A complete, exact copy of the data is the required answer.
:: RECORDS SHOWN
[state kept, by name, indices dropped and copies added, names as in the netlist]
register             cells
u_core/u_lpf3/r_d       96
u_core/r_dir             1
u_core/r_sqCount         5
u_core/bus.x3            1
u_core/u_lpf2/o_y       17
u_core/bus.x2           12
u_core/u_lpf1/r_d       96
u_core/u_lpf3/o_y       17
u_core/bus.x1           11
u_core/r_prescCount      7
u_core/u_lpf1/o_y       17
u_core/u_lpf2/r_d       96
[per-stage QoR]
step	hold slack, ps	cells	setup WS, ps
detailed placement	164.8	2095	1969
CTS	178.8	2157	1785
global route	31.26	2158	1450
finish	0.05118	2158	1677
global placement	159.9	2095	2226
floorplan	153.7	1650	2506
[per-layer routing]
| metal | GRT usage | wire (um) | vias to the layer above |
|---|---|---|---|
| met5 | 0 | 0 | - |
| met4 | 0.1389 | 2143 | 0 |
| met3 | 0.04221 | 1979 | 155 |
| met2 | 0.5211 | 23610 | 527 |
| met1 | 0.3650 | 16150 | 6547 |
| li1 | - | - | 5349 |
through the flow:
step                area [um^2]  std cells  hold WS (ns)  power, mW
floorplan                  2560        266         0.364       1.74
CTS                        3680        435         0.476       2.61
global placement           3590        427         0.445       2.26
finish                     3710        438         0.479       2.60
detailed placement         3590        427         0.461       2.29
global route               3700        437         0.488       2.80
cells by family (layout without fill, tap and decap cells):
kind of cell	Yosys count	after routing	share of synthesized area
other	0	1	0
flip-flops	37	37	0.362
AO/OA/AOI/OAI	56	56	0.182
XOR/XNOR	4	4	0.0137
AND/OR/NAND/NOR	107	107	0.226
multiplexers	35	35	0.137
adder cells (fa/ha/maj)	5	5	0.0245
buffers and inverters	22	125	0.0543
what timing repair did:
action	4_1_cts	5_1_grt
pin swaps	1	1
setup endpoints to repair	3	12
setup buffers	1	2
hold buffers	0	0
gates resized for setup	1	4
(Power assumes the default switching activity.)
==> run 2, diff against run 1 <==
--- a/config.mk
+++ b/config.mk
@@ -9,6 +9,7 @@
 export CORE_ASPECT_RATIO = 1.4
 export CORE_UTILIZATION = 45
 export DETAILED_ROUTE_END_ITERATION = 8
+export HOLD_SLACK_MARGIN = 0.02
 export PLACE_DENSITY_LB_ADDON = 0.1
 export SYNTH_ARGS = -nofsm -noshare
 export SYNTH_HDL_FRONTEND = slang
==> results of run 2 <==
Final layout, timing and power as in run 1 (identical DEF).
::::
» ANSWER SPACE
[state kept, by name, indices dropped and copies added, names as in the netlist]
register             cells
u_core/u_lpf3/r_d       96
u_core/r_dir             1
u_core/r_sqCount         5
u_core/bus.x3            1
u_core/u_lpf2/o_y       17
u_core/bus.x2           12
u_core/u_lpf1/r_d       96
u_core/u_lpf3/o_y       17
u_core/bus.x1           11
u_core/r_prescCount      7
u_core/u_lpf1/o_y       17
u_core/u_lpf2/r_d       96
[per-stage QoR]
step	hold slack, ps	cells	setup WS, ps
detailed placement	164.8	2095	1969
CTS	178.8	2157	1785
global route	31.26	2158	1450
finish	0.05118	2158	1677
global placement	159.9	2095	2226
floorplan	153.7	1650	2506
[per-layer routing]
| metal | GRT usage | wire (um) | vias to the layer above |
|---|---|---|---|
| met5 | 0 | 0 | - |
| met4 | 0.1389 | 2143 | 0 |
| met3 | 0.04221 | 1979 | 155 |
| met2 | 0.5211 | 23610 | 527 |
| met1 | 0.3650 | 16150 | 6547 |
| li1 | - | - | 5349 |
through the flow:
step                area [um^2]  std cells  hold WS (ns)  power, mW
floorplan                  2560        266         0.364       1.74
CTS                        3680        435         0.476       2.61
global placement           3590        427         0.445       2.26
finish                     3710        438         0.479       2.60
detailed placement         3590        427         0.461       2.29
global route               3700        437         0.488       2.80
cells by family (layout without fill, tap and decap cells):
kind of cell	Yosys count	after routing	share of synthesized area
other	0	1	0
flip-flops	37	37	0.362
AO/OA/AOI/OAI	56	56	0.182
XOR/XNOR	4	4	0.0137
AND/OR/NAND/NOR	107	107	0.226
multiplexers	35	35	0.137
adder cells (fa/ha/maj)	5	5	0.0245
buffers and inverters	22	125	0.0543
what timing repair did:
action	4_1_cts	5_1_grt
pin swaps	1	1
setup endpoints to repair	3	12
setup buffers	1	2
hold buffers	0	0
gates resized for setup	1	4
(Power assumes the default switching activity.)
==> run 2, diff against run 1 <==
--- a/config.mk
+++ b/config.mk
@@ -9,6 +9,7 @@
 export CORE_ASPECT_RATIO = 1.4
 export CORE_UTILIZATION = 45
 export DETAILED_ROUTE_END_ITERATION = 8
+export HOLD_SLACK_MARGIN = 0.02
 export PLACE_DENSITY_LB_ADDON = 0.1
 export SYNTH_ARGS = -nofsm -noshare
 export SYNTH_HDL_FRONTEND = slang
==> results of run 2 <==
Final layout, timing and power as in run 1 (identical DEF).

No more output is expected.